DATA TO PROCESS:
-- Opening Marker --

$ cat src/rtl/systolic_tile_ctrl.sv
// Sequencer for one output tile of a ROWS x COLS systolic MAC array: clear, skewed feed, drain, readout.
// Optional SYSTOLIC_CTRL_PERF_EN adds saturating stall_cnt_o / tile_cnt_o performance counters.
module systolic_tile_ctrl #(
  parameter int ROWS = 4,
  parameter int COLS = 4,
  parameter int KW   = 16,
  parameter int RW   = (ROWS > 1) ? $clog2(ROWS) : 1
) (
  input  logic                 clk,
  input  logic                 rstn,
  systolic_tile_ctrl_if.slave  bus
`ifdef SYSTOLIC_CTRL_PERF_EN
  ,
  output logic [31:0]          stall_cnt_o,
  output logic [31:0]          tile_cnt_o
`endif
);

  localparam int TW = KW + 1;

  typedef enum logic [2:0] {
    IDLE  = 3'd0,
    CLEAR = 3'd1,
    FEED  = 3'd2,
    DRAIN = 3'd3,
    READ  = 3'd4
  } state_e;

  state_e               state_q;
  logic [KW-1:0]        k_len_q;
  logic [TW-1:0]        t_q;
  logic                 busy_q;
  logic                 done_q;
  logic                 pe_en_q;
  logic                 pe_clear_q;
  logic [ROWS-1:0]      a_vld_q;
  logic [ROWS*KW-1:0]   a_kidx_q;
  logic [COLS-1:0]      b_vld_q;
  logic [COLS*KW-1:0]   b_kidx_q;
  logic                 out_valid_q;
  logic [RW-1:0]        out_row_q;

  logic [TW-1:0]        t_d;
  logic [ROWS-1:0]      a_vld_d;
  logic [ROWS*KW-1:0]   a_kidx_d;
  logic [COLS-1:0]      b_vld_d;
  logic [COLS*KW-1:0]   b_kidx_d;
  logic [TW-1:0]        k_ext;
  logic [TW-1:0]        t_last;
  logic                 feed_stall;

  // Lane n carries reduction index t-n while that index lies inside 0..k_len-1.
  function automatic logic lane_vld(input logic [TW-1:0] t, input logic [TW-1:0] lane,
                                    input logic [TW-1:0] klen);
    return (t >= lane) && ((t - lane) < klen);
  endfunction

  assign k_ext      = {1'b0, k_len_q};
  assign t_last     = k_ext + TW'(ROWS + COLS - 3);
  assign feed_stall = (state_q == FEED) && bus.stall;

  always_comb begin
    t_d      = (state_q == FEED) ? t_q + TW'(1) : '0;
    a_vld_d  = '0;
    a_kidx_d = '0;
    b_vld_d  = '0;
    b_kidx_d = '0;
    for (int i = 0; i < ROWS; i++) begin
      a_vld_d[i]           = lane_vld(t_d, TW'(i), k_ext);
      a_kidx_d[i*KW +: KW] = a_vld_d[i] ? (t_d[KW-1:0] - KW'(i)) : '0;
    end
    for (int j = 0; j < COLS; j++) begin
      b_vld_d[j]           = lane_vld(t_d, TW'(j), k_ext);
      b_kidx_d[j*KW +: KW] = b_vld_d[j] ? (t_d[KW-1:0] - KW'(j)) : '0;
    end
  end

  // Edge outputs are registered one step ahead so they always describe the current t_q.
  always_ff @(posedge clk or negedge rstn) begin
    if (!rstn) begin
      state_q     <= IDLE;
      k_len_q     <= '0;
      t_q         <= '0;
      busy_q      <= 1'b0;
      done_q      <= 1'b0;
      pe_en_q     <= 1'b0;
      pe_clear_q  <= 1'b0;
      a_vld_q     <= '0;
      a_kidx_q    <= '0;
      b_vld_q     <= '0;
      b_kidx_q    <= '0;
      out_valid_q <= 1'b0;
      out_row_q   <= '0;
    end else begin
      done_q <= 1'b0;
      case (state_q)
        IDLE: begin
          if (bus.start) begin
            state_q    <= CLEAR;
            k_len_q    <= bus.k_len;
            busy_q     <= 1'b1;
            pe_en_q    <= 1'b1;
            pe_clear_q <= 1'b1;
          end
        end
        CLEAR: begin
          pe_clear_q <= 1'b0;
          t_q        <= t_d;
          if (k_len_q == '0) begin
            state_q <= DRAIN;
          end else begin
            state_q  <= FEED;
            a_vld_q  <= a_vld_d;
            a_kidx_q <= a_kidx_d;
            b_vld_q  <= b_vld_d;
            b_kidx_q <= b_kidx_d;
          end
        end
        FEED: begin
          if (!bus.stall) begin
            if (t_q == t_last) begin
              state_q  <= DRAIN;
              a_vld_q  <= '0;
              a_kidx_q <= '0;
              b_vld_q  <= '0;
              b_kidx_q <= '0;
            end else begin
              t_q      <= t_d;
              a_vld_q  <= a_vld_d;
              a_kidx_q <= a_kidx_d;
              b_vld_q  <= b_vld_d;
              b_kidx_q <= b_kidx_d;
            end
          end
        end
        DRAIN: begin
          state_q     <= READ;
          pe_en_q     <= 1'b0;
          out_valid_q <= 1'b1;
          out_row_q   <= '0;
        end
        READ: begin
          if (bus.out_ready) begin
            if (out_row_q == RW'(ROWS - 1)) begin
              state_q     <= IDLE;
              busy_q      <= 1'b0;
              out_valid_q <= 1'b0;
              out_row_q   <= '0;
              done_q      <= 1'b1;
            end else begin
              out_row_q <= out_row_q + RW'(1);
            end
          end
        end
        default: state_q <= IDLE;
      endcase
    end
  end

  assign bus.busy      = busy_q;
  assign bus.done      = done_q;
  assign bus.pe_en     = pe_en_q & ~feed_stall;
  assign bus.pe_clear  = pe_clear_q;
  assign bus.a_vld     = a_vld_q;
  assign bus.a_kidx    = a_kidx_q;
  assign bus.b_vld     = b_vld_q;
  assign bus.b_kidx    = b_kidx_q;
  assign bus.out_valid = out_valid_q;
  assign bus.out_row   = out_row_q;

`ifdef SYSTOLIC_CTRL_PERF_EN
  logic [31:0] stall_cnt_q;
  logic [31:0] tile_cnt_q;

  // Both counters stick at all-ones and only reset clears them.
  always_ff @(posedge clk or negedge rstn) begin
    if (!rstn) begin
      stall_cnt_q <= '0;
      tile_cnt_q  <= '0;
    end else begin
      if (feed_stall && (stall_cnt_q != '1)) begin
        stall_cnt_q <= stall_cnt_q + 32'd1;
      end
      if (done_q && (tile_cnt_q != '1)) begin
        tile_cnt_q <= tile_cnt_q + 32'd1;
      end
    end
  end

  assign stall_cnt_o = stall_cnt_q;
  assign tile_cnt_o  = tile_cnt_q;
`endif

endmodule
[src/rtl/stopwatch_ctrl.sv]
// Stopwatch top: start/stop/lap/clear FSM, 1/100 s prescaler, BCD time chain, lap hold and display register.
module stopwatch_ctrl
    import stopwatch_pkg::*;
#(
    parameter int TICK_CYCLES = 500000
) (
    input  logic        clk,
    input  logic        n_rst,
    input  logic [2:0]  btn_pls,
    output logic [23:0] disp_bcd,
    output logic        running,
    output logic        lap_active,
    output logic [1:0]  state
);

    localparam int PSC_W = (TICK_CYCLES > 1) ? $clog2(TICK_CYCLES) : 1;
    localparam logic [PSC_W-1:0] PSC_LAST = PSC_W'(TICK_CYCLES - 1);

    state_t             state_reg, state_next;
    logic [PSC_W-1:0]   psc_reg, psc_next;
    logic [23:0]        lap_reg, lap_next;
    logic [23:0]        disp_reg, disp_next;
    logic               running_reg, lap_active_reg;

    logic               go_pls, lap_pls, clr_pls;
    logic               lap_capture, cnt_clr, counting, tick;
    logic [23:0]        cnt_bcd;
    logic [NUM_DIGITS:0] inc_chain;
    logic               unused_wrap;

    // Only the highest-priority pulse survives; lower ones are masked off.
    assign go_pls  = btn_pls[BTN_STARTSTOP];
    assign lap_pls = btn_pls[BTN_LAP] & ~btn_pls[BTN_STARTSTOP];
    assign clr_pls = btn_pls[BTN_CLEAR] & ~btn_pls[BTN_LAP] & ~btn_pls[BTN_STARTSTOP];

    always_comb begin
        state_next  = state_reg;
        lap_capture = 1'b0;
        cnt_clr     = 1'b0;
        case (state_reg)
            IDLE: if (go_pls) state_next = RUN;
            RUN: begin
                if (go_pls) begin
                    state_next = STOP;
                end else if (lap_pls) begin
                    state_next  = LAP;
                    lap_capture = 1'b1;
                end
            end
            LAP: begin
                if (go_pls) state_next = STOP;
                else if (lap_pls) state_next = RUN;
            end
            STOP: begin
                if (go_pls) begin
                    state_next = RUN;
                end else if (clr_pls) begin
                    state_next = IDLE;
                    cnt_clr    = 1'b1;
                end
            end
            default: state_next = IDLE;
        endcase
    end

    // Prescaler holds in STOP so a pause does not lose the partial 1/100 s.
    assign counting = (state_reg == RUN) || (state_reg == LAP);
    assign tick     = counting && (psc_reg == PSC_LAST);

    always_comb begin
        psc_next = psc_reg;
        if (cnt_clr || (state_reg == IDLE)) begin
            psc_next = '0;
        end else if (counting) begin
            psc_next = tick ? '0 : psc_reg + PSC_W'(1);
        end
    end

    assign inc_chain[0] = tick;

    genvar gi;
    generate
        for (gi = 0; gi < NUM_DIGITS; gi++) begin : g_digit
            bcd_digit_cnt #(
                .MOD (digit_mod(gi))
            ) u_digit (
                .clk   (clk),
                .n_rst (n_rst),
                .clr   (cnt_clr),
                .inc   (inc_chain[gi]),
                .q     (cnt_bcd[gi*4 +: 4]),
                .carry (inc_chain[gi+1])
            );
        end
    endgenerate

    // Carry out of m1 is dropped: 59:59.99 simply wraps to zero.
    assign unused_wrap = inc_chain[NUM_DIGITS];

    assign lap_next  = lap_capture ? cnt_bcd : lap_reg;
    assign disp_next = (state_reg == LAP) ? lap_reg : cnt_bcd;

    always_ff @(posedge clk) begin
        if (!n_rst) begin
            state_reg      <= IDLE;
            psc_reg        <= '0;
            lap_reg        <= '0;
            disp_reg       <= '0;
            running_reg    <= 1'b0;
            lap_active_reg <= 1'b0;
        end else begin
            state_reg      <= state_next;
            psc_reg        <= psc_next;
            lap_reg        <= lap_next;
            disp_reg       <= disp_next;
            running_reg    <= (state_next == RUN) || (state_next == LAP);
            lap_active_reg <= (state_next == LAP);
        end
    end

    assign disp_bcd   = disp_reg;
    assign running    = running_reg;
    assign lap_active = lap_active_reg;
    assign state      = state_reg;

endmodule
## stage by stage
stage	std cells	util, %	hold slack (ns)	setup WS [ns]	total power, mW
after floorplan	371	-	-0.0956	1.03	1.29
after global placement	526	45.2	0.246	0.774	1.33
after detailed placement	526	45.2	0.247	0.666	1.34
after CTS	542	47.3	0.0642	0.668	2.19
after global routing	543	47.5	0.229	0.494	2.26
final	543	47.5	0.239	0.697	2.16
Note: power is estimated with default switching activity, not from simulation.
File: config.mk
export PLATFORM = sky130hd
export DESIGN_NAME = aes_job_sched
export DESIGN_NICKNAME = d
export VERILOG_FILES = /design/src/rtl/aes_sched_pkg.sv /design/src/rtl/aes_rr_arb2.sv /design/src/rtl/aes_job_sched.sv
export SDC_FILE = /design/constraint.sdc
export NUM_CORES = 1
export LEC_CHECK = 0
export CAP_MARGIN = 20
export CORE_AREA = 5 5 401 403
export CTS_BUF_LIST = sky130_fd_sc_hd__clkbuf_4
export CTS_CLUSTER_SIZE = 16
export DETAILED_ROUTE_END_ITERATION = 12
export DIE_AREA = 0 0 406 408
export HOLD_SLACK_MARGIN = 0.06
export PLACE_DENSITY = 0.31
export SLEW_MARGIN = 10
export SYNTH_ARGS = -nofsm -noshare
export SYNTH_HDL_FRONTEND = slang
export SYNTH_HIERARCHICAL = 1
export SYNTH_SLANG_ARGS = --single-unit
File: constraint.sdc
create_clock -name AES_clk -period 2.1 [get_ports AES_clk]
set_clock_uncertainty 0.15 [all_clocks]
set_input_delay 0.42 -clock AES_clk [delete_from_list [all_inputs] [get_ports AES_clk]]
set_output_delay 0.42 -clock AES_clk [all_outputs]
set_load 0.02 [all_outputs]
File: src/rtl/aes_sched_pkg.sv
// Shared types and constants for the two-client AES job scheduler.
package aes_sched_pkg;

  localparam int unsigned AES_BLK_W             = 128;
  localparam int unsigned AES_SCHED_TIMEOUT_DEF = 64;

  typedef enum logic [1:0] {
    IDLE = 2'd0,
    RUN  = 2'd1,
    RESP = 2'd2
  } sched_state_t;

  // Result payload returned to the clients
  typedef struct packed {
    logic                 id;
    logic                 timeout;
    logic [AES_BLK_W-1:0] data;
  } sched_rsp_t;

endpackage

File: src/rtl/aes_rr_arb2.sv
// Two-way round-robin grant: on contention the client that did not win last time is granted.
module aes_rr_arb2 (
  input  logic [1:0] i_valid,
  input  logic       i_last_grant,
  output logic [1:0] o_grant_c
);

  always_comb begin
    o_grant_c = i_valid;
    if (i_valid == 2'b11) begin
      o_grant_c = i_last_grant ? 2'b01 : 2'b10;
    end
  end

endmodule
<file path="src/rtl/quiz_round_arbiter.sv">
// Round controller for the two-player quiz: synchronises the active-low remotes,
// arbitrates presses with per-player lockout, keeps scores and drives the display phases.
module quiz_round_arbiter #(
    parameter int N_QUESTIONS = 10,
    parameter int WIN_SCORE   = 5,
    parameter int LOCKOUT_CYC = 8,
    parameter int SHOW_CYC    = 4
) (
    input  logic       clk,
    input  logic       rst_n,
    input  logic [7:0] in_hex,
    input  logic [3:0] ans,
    input  logic       start,
    output logic [3:0] q_idx,
    output logic [2:0] score_p1,
    output logic [2:0] score_p2,
    output logic       lock_p1,
    output logic       lock_p2,
    output logic [1:0] result,
    output logic [1:0] winner,
    output logic       beep
);

    localparam int LCK_W = $clog2(LOCKOUT_CYC + 1);
    localparam int SHW_W = $clog2(SHOW_CYC + 1);
    localparam logic [LCK_W-1:0] LCK_LOAD = LCK_W'(LOCKOUT_CYC);
    localparam logic [LCK_W-1:0] LCK_ONE  = LCK_W'(1);
    localparam logic [SHW_W-1:0] SHW_LOAD = SHW_W'(SHOW_CYC);
    localparam logic [SHW_W-1:0] SHW_ONE  = SHW_W'(1);
    localparam logic [2:0]       WIN_V    = 3'(WIN_SCORE);
    localparam logic [3:0]       Q_LAST   = 4'(N_QUESTIONS - 1);

    typedef enum logic [1:0] {
        ARMED = 2'd0,
        SHOW  = 2'd1,
        OVER  = 2'd2
    } state_t;

    state_t           state_q, state_d;
    logic [7:0]       s1_q, s1_d, s2_q, s2_d, s3_q, s3_d;
    logic             v1_q, v1_d, v2_q, v2_d, v3_q, v3_d;
    logic [3:0]       q_idx_q, q_idx_d;
    logic [2:0]       score1_q, score1_d, score2_q, score2_d;
    logic             lock1_q, lock1_d, lock2_q, lock2_d;
    logic [LCK_W-1:0] lcnt1_q, lcnt1_d, lcnt2_q, lcnt2_d;
    logic [SHW_W-1:0] show_cnt_q, show_cnt_d;
    logic [1:0]       result_q, result_d, winner_q, winner_d;
    logic             beep_q, beep_d;

    logic [7:0]       low_n;
    logic [3:0]       pick;
    logic [3:0]       choice;
    logic             one_low, ev, ev_p1, correct, p1_try, p2_try;

    function automatic logic [2:0] sat_inc(input logic [2:0] s);
        return (s >= WIN_V) ? s : s + 3'd1;
    endfunction

    // Press decode: the v* flags make sure the "released" sample is a real one, not the reset fill
    always_comb begin
        low_n   = ~s2_q;
        one_low = (low_n != 8'h00) && ((low_n & (low_n - 8'd1)) == 8'h00);
        ev      = v3_q && (s3_q == 8'hFF) && one_low;
        ev_p1   = |low_n[7:4];
        pick    = ev_p1 ? low_n[7:4] : low_n[3:0];
        if (pick[3])      choice = 4'd1;
        else if (pick[2]) choice = 4'd2;
        else if (pick[1]) choice = 4'd3;
        else              choice = 4'd4;
        correct = (choice == ans);
        p1_try  = ev && ev_p1 && !lock1_q;
        p2_try  = ev && !ev_p1 && !lock2_q;
    end

    always_comb begin
        s1_d       = in_hex;
        s2_d       = s1_q;
        s3_d       = s2_q;
        v1_d       = 1'b1;
        v2_d       = v1_q;
        v3_d       = v2_q;
        state_d    = state_q;
        q_idx_d    = q_idx_q;
        score1_d   = score1_q;
        score2_d   = score2_q;
        show_cnt_d = show_cnt_q;
        result_d   = result_q;
        winner_d   = winner_q;
        beep_d     = beep_q;
        lock1_d    = lock1_q;
        lcnt1_d    = lcnt1_q;
        lock2_d    = lock2_q;
        lcnt2_d    = lcnt2_q;

        // Lockout timers run in every state; the lock drops on the edge the count hits zero
        if (lcnt1_q != '0) begin
            lcnt1_d = lcnt1_q - LCK_ONE;
            lock1_d = (lcnt1_q != LCK_ONE);
        end
        if (lcnt2_q != '0) begin
            lcnt2_d = lcnt2_q - LCK_ONE;
            lock2_d = (lcnt2_q != LCK_ONE);
        end

        case (state_q)
            ARMED: begin
                if (p1_try) begin
                    if (correct) begin
                        score1_d   = sat_inc(score1_q);
                        result_d   = 2'd1;
                        show_cnt_d = SHW_LOAD;
                        beep_d     = 1'b1;
                        state_d    = SHOW;
                    end else begin
                        lock1_d = 1'b1;
                        lcnt1_d = LCK_LOAD;
                    end
                end else if (p2_try) begin
                    if (correct) begin
                        score2_d   = sat_inc(score2_q);
                        result_d   = 2'd2;
                        show_cnt_d = SHW_LOAD;
                        beep_d     = 1'b1;
                        state_d    = SHOW;
                    end else begin
                        lock2_d = 1'b1;
                        lcnt2_d = LCK_LOAD;
                    end
                end
            end
            SHOW: begin
                if (show_cnt_q <= SHW_ONE) begin
                    show_cnt_d = '0;
                    result_d   = 2'd0;
                    if ((result_q == 2'd1 && score1_q == WIN_V) ||
                        (result_q == 2'd2 && score2_q == WIN_V)) begin
                        winner_d = result_q;
                        state_d  = OVER;
                    end else begin
                        q_idx_d = (q_idx_q == Q_LAST) ? 4'd0 : q_idx_q + 4'd1;
                        lock1_d = 1'b0;
                        lcnt1_d = '0;
                        lock2_d = 1'b0;
                        lcnt2_d = '0;
                        beep_d  = 1'b0;
                        state_d = ARMED;
                    end
                end else begin
                    show_cnt_d = show_cnt_q - SHW_ONE;
                end
            end
            OVER: begin
                if (start) begin
                    q_idx_d    = 4'd0;
                    score1_d   = 3'd0;
                    score2_d   = 3'd0;
                    winner_d   = 2'd0;
                    result_d   = 2'd0;
                    lock1_d    = 1'b0;
                    lcnt1_d    = '0;
                    lock2_d    = 1'b0;
                    lcnt2_d    = '0;
                    show_cnt_d = '0;
                    beep_d     = 1'b0;
                    state_d    = ARMED;
                end
            end
            default: state_d = ARMED;
        endcase
    end

    always_ff @(posedge clk or negedge rst_n) begin
        if (!rst_n) begin
            state_q    <= ARMED;
            s1_q       <= 8'hFF;
            s2_q       <= 8'hFF;
            s3_q       <= 8'hFF;
            v1_q       <= 1'b0;
            v2_q       <= 1'b0;
            v3_q       <= 1'b0;
            q_idx_q    <= 4'd0;
            score1_q   <= 3'd0;
            score2_q   <= 3'd0;
            lock1_q    <= 1'b0;
            lock2_q    <= 1'b0;
            lcnt1_q    <= '0;
            lcnt2_q    <= '0;
            show_cnt_q <= '0;
            result_q   <= 2'd0;
            winner_q   <= 2'd0;
            beep_q     <= 1'b0;
        end else begin
            state_q    <= state_d;
            s1_q       <= s1_d;
            s2_q       <= s2_d;
            s3_q       <= s3_d;
            v1_q       <= v1_d;
            v2_q       <= v2_d;
            v3_q       <= v3_d;
            q_idx_q    <= q_idx_d;
            score1_q   <= score1_d;
            score2_q   <= score2_d;
            lock1_q    <= lock1_d;
            lock2_q    <= lock2_d;
            lcnt1_q    <= lcnt1_d;
            lcnt2_q    <= lcnt2_d;
            show_cnt_q <= show_cnt_d;
            result_q   <= result_d;
            winner_q   <= winner_d;
            beep_q     <= beep_d;
        end
    end

    assign q_idx    = q_idx_q;
    assign score_p1 = score1_q;
    assign score_p2 = score2_q;
    assign lock_p1  = lock1_q;
    assign lock_p2  = lock2_q;
    assign result   = result_q;
    assign winner   = winner_q;
    assign beep     = beep_q;

endmodule

</file>
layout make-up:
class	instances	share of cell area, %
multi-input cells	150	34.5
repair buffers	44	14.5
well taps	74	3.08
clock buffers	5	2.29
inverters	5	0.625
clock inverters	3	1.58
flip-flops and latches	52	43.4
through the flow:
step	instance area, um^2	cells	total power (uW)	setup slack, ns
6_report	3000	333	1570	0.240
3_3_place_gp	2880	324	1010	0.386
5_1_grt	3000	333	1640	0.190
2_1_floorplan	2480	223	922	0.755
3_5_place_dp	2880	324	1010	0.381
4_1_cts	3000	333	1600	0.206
`config.mk`:
```
export PLATFORM = sky130hd
export DESIGN_NAME = spi_master_ctrl
export DESIGN_NICKNAME = d
export VERILOG_FILES = /design/src/rtl/spi_master_ctrl.sv
export SDC_FILE = /design/constraint.sdc
export NUM_CORES = 1
export LEC_CHECK = 0
export BUFFER_PORTS_ARGS = -buffer_cell sky130_fd_sc_hd__buf_2
export CAP_MARGIN = 25
export CORE_ASPECT_RATIO = 2
export CORE_UTILIZATION = 63
export CTS_BUF_LIST = sky130_fd_sc_hd__clkbuf_8
export DETAILED_ROUTE_END_ITERATION = 6
export HOLD_SLACK_MARGIN = 0.06
export PLACE_DENSITY = 0.86
export SLEW_MARGIN = 10
export SYNTH_ARGS = -nofsm -noshare
export SYNTH_HDL_FRONTEND = slang
export SYNTH_SLANG_ARGS = --single-unit
```
`constraint.sdc`:
```
create_clock -name clk -period 3.4 [get_ports clk]
set_input_delay 0.68 -clock clk [delete_from_list [all_inputs] [get_ports clk]]
set_output_delay 0.68 -clock clk [all_outputs]
set_load 0.1 [all_outputs]
```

-- Closing Marker --

WHAT YOU WILL DO:
Write out the records exactly, starting at the first line and stopping after the line that contains "function automatic logic lane_vld(input".

SOLUTION:
$ cat src/rtl/systolic_tile_ctrl.sv
// Sequencer for one output tile of a ROWS x COLS systolic MAC array: clear, skewed feed, drain, readout.
// Optional SYSTOLIC_CTRL_PERF_EN adds saturating stall_cnt_o / tile_cnt_o performance counters.
module systolic_tile_ctrl #(
  parameter int ROWS = 4,
  parameter int COLS = 4,
  parameter int KW   = 16,
  parameter int RW   = (ROWS > 1) ? $clog2(ROWS) : 1
) (
  input  logic                 clk,
  input  logic                 rstn,
  systolic_tile_ctrl_if.slave  bus
`ifdef SYSTOLIC_CTRL_PERF_EN
  ,
  output logic [31:0]          stall_cnt_o,
  output logic [31:0]          tile_cnt_o
`endif
);

  localparam int TW = KW + 1;

  typedef enum logic [2:0] {
    IDLE  = 3'd0,
    CLEAR = 3'd1,
    FEED  = 3'd2,
    DRAIN = 3'd3,
    READ  = 3'd4
  } state_e;

  state_e               state_q;
  logic [KW-1:0]        k_len_q;
  logic [TW-1:0]        t_q;
  logic                 busy_q;
  logic                 done_q;
  logic                 pe_en_q;
  logic                 pe_clear_q;
  logic [ROWS-1:0]      a_vld_q;
  logic [ROWS*KW-1:0]   a_kidx_q;
  logic [COLS-1:0]      b_vld_q;
  logic [COLS*KW-1:0]   b_kidx_q;
  logic                 out_valid_q;
  logic [RW-1:0]        out_row_q;

  logic [TW-1:0]        t_d;
  logic [ROWS-1:0]      a_vld_d;
  logic [ROWS*KW-1:0]   a_kidx_d;
  logic [COLS-1:0]      b_vld_d;
  logic [COLS*KW-1:0]   b_kidx_d;
  logic [TW-1:0]        k_ext;
  logic [TW-1:0]        t_last;
  logic                 feed_stall;

  // Lane n carries reduction index t-n while that index lies inside 0..k_len-1.
  function automatic logic lane_vld(input logic [TW-1:0] t, input logic [TW-1:0] lane,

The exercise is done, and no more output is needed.